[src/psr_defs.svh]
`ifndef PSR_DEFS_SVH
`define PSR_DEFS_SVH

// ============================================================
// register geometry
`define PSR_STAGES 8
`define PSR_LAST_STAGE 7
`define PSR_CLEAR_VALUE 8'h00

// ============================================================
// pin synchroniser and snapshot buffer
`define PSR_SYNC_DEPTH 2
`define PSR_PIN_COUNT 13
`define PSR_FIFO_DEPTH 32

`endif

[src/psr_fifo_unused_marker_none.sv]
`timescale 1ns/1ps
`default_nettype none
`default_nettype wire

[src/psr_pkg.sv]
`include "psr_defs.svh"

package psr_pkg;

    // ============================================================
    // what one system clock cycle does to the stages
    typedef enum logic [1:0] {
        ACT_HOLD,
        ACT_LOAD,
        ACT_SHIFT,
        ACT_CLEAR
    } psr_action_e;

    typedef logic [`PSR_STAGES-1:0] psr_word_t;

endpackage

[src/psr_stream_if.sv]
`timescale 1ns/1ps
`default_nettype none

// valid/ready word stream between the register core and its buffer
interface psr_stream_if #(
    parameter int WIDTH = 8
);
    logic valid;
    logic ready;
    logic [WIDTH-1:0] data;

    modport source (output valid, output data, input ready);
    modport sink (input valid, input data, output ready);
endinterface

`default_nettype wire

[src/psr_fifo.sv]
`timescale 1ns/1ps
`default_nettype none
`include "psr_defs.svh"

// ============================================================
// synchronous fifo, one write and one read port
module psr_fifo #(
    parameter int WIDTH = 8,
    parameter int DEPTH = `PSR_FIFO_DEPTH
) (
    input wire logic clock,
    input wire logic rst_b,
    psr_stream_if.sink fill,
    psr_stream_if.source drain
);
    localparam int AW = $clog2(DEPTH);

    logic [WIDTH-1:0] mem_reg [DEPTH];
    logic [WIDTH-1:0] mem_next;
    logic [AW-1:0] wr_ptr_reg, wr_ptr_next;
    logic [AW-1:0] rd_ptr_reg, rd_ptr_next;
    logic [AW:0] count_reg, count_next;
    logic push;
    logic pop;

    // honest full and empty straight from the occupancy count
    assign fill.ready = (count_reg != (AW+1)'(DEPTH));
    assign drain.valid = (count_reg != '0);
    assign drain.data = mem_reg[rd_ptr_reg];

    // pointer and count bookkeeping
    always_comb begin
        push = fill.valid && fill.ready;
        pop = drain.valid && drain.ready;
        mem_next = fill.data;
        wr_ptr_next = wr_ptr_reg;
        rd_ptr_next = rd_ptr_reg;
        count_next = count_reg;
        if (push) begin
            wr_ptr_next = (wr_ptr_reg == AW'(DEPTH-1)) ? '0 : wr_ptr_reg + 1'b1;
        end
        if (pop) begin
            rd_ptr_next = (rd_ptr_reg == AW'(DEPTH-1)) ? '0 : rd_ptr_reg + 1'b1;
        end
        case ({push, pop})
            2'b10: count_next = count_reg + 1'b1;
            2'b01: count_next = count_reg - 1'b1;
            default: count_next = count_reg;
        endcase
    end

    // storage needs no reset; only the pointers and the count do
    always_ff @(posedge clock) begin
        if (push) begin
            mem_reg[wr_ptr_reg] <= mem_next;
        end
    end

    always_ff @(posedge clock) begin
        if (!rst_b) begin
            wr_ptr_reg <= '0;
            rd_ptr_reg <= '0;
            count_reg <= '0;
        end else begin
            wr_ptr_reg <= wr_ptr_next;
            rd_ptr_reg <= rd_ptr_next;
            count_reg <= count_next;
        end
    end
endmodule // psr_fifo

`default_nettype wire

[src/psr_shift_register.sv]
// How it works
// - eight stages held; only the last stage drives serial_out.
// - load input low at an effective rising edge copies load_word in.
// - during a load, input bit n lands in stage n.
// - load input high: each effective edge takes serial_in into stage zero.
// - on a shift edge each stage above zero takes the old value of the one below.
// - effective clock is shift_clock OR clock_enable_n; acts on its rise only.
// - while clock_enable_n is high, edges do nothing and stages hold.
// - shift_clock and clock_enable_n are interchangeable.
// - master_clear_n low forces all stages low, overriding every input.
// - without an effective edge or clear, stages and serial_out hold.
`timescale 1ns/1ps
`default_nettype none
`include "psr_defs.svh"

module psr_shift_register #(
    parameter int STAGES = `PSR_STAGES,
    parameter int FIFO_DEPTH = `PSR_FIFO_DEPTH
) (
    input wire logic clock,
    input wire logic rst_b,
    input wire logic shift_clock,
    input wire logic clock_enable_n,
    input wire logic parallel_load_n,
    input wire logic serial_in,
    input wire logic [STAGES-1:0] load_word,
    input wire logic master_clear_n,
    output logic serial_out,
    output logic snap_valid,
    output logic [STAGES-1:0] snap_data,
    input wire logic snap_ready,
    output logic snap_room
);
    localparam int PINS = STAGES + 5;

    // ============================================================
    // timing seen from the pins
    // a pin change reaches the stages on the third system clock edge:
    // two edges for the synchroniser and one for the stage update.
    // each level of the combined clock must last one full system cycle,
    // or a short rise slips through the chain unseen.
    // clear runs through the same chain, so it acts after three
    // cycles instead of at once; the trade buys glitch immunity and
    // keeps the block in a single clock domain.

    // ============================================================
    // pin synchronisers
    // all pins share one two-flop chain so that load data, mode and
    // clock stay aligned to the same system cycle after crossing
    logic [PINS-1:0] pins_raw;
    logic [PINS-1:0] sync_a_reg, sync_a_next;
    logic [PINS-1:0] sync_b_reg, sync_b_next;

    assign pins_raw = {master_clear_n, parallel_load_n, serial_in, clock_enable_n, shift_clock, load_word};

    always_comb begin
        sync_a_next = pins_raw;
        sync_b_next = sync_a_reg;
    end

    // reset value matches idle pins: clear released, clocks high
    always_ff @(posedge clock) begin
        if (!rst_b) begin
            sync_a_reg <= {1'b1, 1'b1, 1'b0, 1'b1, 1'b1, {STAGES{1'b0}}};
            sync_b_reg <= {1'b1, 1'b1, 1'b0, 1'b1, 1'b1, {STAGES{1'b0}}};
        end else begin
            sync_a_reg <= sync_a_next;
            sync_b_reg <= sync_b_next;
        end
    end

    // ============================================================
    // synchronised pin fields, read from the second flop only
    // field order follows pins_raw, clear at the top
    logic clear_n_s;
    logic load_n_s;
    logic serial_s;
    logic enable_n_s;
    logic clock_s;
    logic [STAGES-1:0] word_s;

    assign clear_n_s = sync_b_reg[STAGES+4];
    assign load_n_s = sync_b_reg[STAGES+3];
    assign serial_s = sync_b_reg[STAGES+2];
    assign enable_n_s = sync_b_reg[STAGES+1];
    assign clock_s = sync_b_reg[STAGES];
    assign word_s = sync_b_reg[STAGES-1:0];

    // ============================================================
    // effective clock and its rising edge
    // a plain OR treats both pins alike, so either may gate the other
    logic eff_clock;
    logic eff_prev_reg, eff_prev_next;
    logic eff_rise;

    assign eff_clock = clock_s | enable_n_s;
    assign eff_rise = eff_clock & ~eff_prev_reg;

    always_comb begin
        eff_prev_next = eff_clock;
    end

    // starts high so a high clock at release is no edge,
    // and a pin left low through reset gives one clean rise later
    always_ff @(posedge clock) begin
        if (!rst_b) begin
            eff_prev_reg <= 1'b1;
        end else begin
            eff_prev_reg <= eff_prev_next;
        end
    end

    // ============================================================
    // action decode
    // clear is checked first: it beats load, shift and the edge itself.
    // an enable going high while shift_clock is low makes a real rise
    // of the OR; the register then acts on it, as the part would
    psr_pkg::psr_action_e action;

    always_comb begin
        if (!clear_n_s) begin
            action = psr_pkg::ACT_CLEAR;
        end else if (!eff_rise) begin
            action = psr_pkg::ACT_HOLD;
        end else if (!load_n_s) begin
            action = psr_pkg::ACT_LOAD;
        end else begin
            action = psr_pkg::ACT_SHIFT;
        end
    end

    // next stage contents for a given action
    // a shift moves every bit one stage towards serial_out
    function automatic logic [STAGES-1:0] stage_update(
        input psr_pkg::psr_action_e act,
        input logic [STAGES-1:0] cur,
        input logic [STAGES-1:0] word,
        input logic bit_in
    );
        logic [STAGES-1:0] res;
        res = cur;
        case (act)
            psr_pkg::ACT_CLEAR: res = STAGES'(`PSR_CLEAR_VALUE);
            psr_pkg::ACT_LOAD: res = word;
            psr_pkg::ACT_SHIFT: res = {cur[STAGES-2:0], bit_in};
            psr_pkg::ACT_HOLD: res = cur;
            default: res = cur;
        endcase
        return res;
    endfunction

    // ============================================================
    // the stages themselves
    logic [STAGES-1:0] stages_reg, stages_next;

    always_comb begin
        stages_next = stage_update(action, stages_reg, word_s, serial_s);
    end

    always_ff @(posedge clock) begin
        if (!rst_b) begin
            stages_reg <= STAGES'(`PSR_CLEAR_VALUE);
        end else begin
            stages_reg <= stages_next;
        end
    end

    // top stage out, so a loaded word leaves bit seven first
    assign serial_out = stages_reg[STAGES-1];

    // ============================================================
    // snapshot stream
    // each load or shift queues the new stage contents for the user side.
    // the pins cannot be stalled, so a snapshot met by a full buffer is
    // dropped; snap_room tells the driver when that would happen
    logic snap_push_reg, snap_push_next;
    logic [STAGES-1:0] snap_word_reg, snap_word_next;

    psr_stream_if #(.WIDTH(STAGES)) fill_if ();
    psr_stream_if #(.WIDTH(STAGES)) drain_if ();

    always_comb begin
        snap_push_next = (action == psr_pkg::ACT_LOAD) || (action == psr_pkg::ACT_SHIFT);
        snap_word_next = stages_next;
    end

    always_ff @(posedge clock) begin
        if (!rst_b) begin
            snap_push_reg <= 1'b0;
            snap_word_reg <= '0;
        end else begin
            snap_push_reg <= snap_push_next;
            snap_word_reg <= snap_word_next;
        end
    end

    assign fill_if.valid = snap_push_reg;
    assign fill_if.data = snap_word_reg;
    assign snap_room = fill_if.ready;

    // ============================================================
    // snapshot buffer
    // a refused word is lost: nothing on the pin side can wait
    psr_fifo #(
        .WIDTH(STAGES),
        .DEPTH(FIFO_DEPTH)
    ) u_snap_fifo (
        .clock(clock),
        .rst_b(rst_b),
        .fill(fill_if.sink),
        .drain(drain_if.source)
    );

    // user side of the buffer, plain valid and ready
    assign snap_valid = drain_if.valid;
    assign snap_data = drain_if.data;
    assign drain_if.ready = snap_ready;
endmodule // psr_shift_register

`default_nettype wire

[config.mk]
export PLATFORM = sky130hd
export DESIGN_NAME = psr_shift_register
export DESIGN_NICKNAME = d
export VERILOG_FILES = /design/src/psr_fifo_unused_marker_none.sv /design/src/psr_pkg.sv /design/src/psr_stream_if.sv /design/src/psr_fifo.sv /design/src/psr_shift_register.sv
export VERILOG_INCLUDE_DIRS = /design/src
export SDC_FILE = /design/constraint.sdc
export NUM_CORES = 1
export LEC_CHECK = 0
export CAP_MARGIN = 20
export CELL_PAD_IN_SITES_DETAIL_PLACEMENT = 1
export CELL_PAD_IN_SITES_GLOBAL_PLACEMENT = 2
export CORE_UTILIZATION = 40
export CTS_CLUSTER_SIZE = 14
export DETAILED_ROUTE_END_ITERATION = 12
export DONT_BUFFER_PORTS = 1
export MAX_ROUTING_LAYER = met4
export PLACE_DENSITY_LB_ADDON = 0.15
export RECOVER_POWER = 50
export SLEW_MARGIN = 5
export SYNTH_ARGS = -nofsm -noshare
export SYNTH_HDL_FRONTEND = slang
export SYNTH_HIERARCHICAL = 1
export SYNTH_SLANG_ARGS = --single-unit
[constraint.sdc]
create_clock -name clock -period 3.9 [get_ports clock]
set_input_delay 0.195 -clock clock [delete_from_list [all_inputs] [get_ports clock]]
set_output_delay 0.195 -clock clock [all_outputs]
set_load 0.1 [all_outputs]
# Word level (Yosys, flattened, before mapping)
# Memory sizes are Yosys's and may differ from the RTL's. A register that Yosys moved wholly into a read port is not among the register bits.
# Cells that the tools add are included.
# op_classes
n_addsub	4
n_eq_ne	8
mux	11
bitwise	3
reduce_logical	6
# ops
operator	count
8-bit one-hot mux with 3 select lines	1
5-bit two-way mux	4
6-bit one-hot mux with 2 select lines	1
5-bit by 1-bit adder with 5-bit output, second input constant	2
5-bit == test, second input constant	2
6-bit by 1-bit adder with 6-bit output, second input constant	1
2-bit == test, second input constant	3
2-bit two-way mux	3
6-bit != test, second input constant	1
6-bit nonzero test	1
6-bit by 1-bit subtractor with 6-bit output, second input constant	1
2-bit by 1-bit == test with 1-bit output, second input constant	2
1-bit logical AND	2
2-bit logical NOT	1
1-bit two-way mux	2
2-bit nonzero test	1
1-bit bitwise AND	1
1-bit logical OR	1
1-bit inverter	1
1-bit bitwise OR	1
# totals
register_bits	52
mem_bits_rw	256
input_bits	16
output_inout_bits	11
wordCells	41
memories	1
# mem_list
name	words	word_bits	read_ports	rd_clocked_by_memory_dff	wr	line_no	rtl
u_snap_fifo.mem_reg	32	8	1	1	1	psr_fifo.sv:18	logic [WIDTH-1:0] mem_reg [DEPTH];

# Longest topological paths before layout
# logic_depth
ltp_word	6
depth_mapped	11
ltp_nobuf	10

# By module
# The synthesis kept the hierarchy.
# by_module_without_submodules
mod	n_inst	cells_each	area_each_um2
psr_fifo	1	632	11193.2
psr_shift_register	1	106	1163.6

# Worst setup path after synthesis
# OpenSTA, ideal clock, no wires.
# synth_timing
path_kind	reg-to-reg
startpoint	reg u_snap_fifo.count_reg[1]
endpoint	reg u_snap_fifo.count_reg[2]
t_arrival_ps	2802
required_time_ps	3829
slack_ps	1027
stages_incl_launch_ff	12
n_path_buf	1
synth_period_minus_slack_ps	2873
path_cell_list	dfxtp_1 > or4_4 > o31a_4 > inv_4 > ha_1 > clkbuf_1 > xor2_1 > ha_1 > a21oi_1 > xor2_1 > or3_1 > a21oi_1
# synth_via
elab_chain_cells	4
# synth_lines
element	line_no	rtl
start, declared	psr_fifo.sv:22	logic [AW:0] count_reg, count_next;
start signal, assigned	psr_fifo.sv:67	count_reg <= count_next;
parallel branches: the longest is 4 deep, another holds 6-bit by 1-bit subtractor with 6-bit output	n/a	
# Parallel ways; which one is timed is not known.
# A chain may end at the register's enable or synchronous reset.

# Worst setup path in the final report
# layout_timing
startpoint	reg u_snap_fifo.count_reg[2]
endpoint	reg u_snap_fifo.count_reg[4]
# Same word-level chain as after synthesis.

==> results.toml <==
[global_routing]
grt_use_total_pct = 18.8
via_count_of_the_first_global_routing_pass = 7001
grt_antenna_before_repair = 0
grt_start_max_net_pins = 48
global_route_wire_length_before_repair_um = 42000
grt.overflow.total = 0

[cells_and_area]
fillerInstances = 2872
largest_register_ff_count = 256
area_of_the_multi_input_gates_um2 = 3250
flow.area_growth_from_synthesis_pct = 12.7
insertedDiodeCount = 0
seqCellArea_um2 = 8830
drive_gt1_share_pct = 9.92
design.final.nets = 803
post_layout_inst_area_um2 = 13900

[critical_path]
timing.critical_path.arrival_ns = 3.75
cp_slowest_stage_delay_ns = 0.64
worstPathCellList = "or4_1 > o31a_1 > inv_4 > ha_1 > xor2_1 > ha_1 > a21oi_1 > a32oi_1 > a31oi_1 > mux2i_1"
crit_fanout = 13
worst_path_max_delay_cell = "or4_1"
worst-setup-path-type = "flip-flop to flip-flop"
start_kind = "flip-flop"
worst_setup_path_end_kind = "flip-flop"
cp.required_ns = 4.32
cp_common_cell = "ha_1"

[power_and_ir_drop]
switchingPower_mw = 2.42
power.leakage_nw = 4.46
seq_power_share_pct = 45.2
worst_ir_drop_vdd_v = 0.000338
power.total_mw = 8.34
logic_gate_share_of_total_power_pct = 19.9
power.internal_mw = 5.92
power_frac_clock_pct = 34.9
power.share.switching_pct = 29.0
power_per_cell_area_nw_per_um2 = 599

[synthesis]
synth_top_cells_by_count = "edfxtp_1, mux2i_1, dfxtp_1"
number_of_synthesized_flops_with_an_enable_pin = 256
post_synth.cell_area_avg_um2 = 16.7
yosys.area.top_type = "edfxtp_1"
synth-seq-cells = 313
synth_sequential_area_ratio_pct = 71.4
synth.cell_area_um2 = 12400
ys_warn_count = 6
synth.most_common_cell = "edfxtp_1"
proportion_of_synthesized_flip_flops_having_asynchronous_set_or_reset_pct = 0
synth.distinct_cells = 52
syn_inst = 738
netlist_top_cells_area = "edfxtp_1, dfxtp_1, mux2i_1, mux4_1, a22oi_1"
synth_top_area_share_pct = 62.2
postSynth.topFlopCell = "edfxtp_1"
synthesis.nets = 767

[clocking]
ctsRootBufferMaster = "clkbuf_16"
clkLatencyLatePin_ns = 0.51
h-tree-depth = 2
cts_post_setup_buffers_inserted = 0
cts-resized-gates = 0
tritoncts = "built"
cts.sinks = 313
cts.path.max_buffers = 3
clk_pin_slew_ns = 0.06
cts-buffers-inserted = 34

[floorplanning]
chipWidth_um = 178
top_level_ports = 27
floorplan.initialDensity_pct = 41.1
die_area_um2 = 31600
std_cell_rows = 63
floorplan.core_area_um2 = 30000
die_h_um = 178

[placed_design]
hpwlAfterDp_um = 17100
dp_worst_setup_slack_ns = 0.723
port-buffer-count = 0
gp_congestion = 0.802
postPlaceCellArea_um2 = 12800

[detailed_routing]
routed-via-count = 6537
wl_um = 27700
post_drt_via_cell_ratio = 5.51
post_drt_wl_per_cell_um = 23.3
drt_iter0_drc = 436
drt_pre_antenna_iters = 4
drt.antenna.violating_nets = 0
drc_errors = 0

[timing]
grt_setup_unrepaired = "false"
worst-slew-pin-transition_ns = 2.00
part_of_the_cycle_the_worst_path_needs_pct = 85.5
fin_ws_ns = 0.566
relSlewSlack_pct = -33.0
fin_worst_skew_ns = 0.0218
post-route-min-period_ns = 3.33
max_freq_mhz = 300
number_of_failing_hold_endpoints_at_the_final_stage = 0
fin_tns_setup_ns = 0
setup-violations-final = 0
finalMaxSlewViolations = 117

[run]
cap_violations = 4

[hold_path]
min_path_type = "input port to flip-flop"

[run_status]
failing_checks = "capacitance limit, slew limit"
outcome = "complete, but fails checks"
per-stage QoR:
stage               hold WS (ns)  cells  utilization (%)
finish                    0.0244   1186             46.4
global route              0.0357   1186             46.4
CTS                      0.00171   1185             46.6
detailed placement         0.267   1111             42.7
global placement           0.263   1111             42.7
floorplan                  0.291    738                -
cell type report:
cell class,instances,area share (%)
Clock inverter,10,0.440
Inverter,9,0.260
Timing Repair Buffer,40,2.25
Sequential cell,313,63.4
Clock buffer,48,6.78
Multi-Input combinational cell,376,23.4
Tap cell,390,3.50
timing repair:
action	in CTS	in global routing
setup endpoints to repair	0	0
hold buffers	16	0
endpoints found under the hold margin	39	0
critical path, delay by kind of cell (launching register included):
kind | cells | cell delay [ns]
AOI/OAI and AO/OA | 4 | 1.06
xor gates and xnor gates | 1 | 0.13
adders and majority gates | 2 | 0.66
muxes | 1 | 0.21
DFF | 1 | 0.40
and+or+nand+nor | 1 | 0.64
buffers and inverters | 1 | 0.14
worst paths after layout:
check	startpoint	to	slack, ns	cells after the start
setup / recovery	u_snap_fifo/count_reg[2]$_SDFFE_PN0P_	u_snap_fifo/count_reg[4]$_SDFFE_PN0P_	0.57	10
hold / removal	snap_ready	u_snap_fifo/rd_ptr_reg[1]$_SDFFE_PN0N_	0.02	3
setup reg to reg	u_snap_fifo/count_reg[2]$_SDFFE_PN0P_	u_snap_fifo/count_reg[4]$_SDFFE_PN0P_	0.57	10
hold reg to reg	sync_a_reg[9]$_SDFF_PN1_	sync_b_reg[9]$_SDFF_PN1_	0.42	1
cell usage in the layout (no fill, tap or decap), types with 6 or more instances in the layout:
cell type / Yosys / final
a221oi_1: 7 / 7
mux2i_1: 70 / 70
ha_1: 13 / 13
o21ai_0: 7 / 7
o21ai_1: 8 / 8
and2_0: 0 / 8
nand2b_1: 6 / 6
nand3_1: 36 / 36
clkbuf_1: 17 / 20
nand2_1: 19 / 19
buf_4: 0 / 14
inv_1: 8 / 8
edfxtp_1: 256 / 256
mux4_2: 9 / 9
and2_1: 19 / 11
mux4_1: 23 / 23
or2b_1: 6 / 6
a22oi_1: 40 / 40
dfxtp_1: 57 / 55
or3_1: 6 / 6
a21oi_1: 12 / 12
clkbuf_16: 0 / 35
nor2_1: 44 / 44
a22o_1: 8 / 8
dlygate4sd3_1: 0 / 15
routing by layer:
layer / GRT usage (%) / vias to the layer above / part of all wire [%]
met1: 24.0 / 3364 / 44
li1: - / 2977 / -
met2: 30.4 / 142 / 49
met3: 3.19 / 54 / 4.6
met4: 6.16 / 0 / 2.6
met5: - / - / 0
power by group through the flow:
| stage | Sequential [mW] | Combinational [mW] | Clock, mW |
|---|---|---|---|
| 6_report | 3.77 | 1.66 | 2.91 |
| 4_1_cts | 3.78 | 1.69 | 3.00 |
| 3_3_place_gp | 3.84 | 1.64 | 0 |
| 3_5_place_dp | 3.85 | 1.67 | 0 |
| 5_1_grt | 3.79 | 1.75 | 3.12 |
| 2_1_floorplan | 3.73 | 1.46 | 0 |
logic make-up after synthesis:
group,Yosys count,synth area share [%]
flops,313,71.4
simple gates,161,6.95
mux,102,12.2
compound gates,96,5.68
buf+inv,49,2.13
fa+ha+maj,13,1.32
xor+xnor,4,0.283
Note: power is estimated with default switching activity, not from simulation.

[Task description]
Taking the records above, retype every line from the one with "design.final.nets = 803" down to the one with "std_cell_rows = 63", exactly and with nothing else.

[Exercise result]
design.final.nets = 803
post_layout_inst_area_um2 = 13900

[critical_path]
timing.critical_path.arrival_ns = 3.75
cp_slowest_stage_delay_ns = 0.64
worstPathCellList = "or4_1 > o31a_1 > inv_4 > ha_1 > xor2_1 > ha_1 > a21oi_1 > a32oi_1 > a31oi_1 > mux2i_1"
crit_fanout = 13
worst_path_max_delay_cell = "or4_1"
worst-setup-path-type = "flip-flop to flip-flop"
start_kind = "flip-flop"
worst_setup_path_end_kind = "flip-flop"
cp.required_ns = 4.32
cp_common_cell = "ha_1"

[power_and_ir_drop]
switchingPower_mw = 2.42
power.leakage_nw = 4.46
seq_power_share_pct = 45.2
worst_ir_drop_vdd_v = 0.000338
power.total_mw = 8.34
logic_gate_share_of_total_power_pct = 19.9
power.internal_mw = 5.92
power_frac_clock_pct = 34.9
power.share.switching_pct = 29.0
power_per_cell_area_nw_per_um2 = 599

[synthesis]
synth_top_cells_by_count = "edfxtp_1, mux2i_1, dfxtp_1"
number_of_synthesized_flops_with_an_enable_pin = 256
post_synth.cell_area_avg_um2 = 16.7
yosys.area.top_type = "edfxtp_1"
synth-seq-cells = 313
synth_sequential_area_ratio_pct = 71.4
synth.cell_area_um2 = 12400
ys_warn_count = 6
synth.most_common_cell = "edfxtp_1"
proportion_of_synthesized_flip_flops_having_asynchronous_set_or_reset_pct = 0
synth.distinct_cells = 52
syn_inst = 738
netlist_top_cells_area = "edfxtp_1, dfxtp_1, mux2i_1, mux4_1, a22oi_1"
synth_top_area_share_pct = 62.2
postSynth.topFlopCell = "edfxtp_1"
synthesis.nets = 767

[clocking]
ctsRootBufferMaster = "clkbuf_16"
clkLatencyLatePin_ns = 0.51
h-tree-depth = 2
cts_post_setup_buffers_inserted = 0
cts-resized-gates = 0
tritoncts = "built"
cts.sinks = 313
cts.path.max_buffers = 3
clk_pin_slew_ns = 0.06
cts-buffers-inserted = 34

[floorplanning]
chipWidth_um = 178
top_level_ports = 27
floorplan.initialDensity_pct = 41.1
die_area_um2 = 31600
std_cell_rows = 63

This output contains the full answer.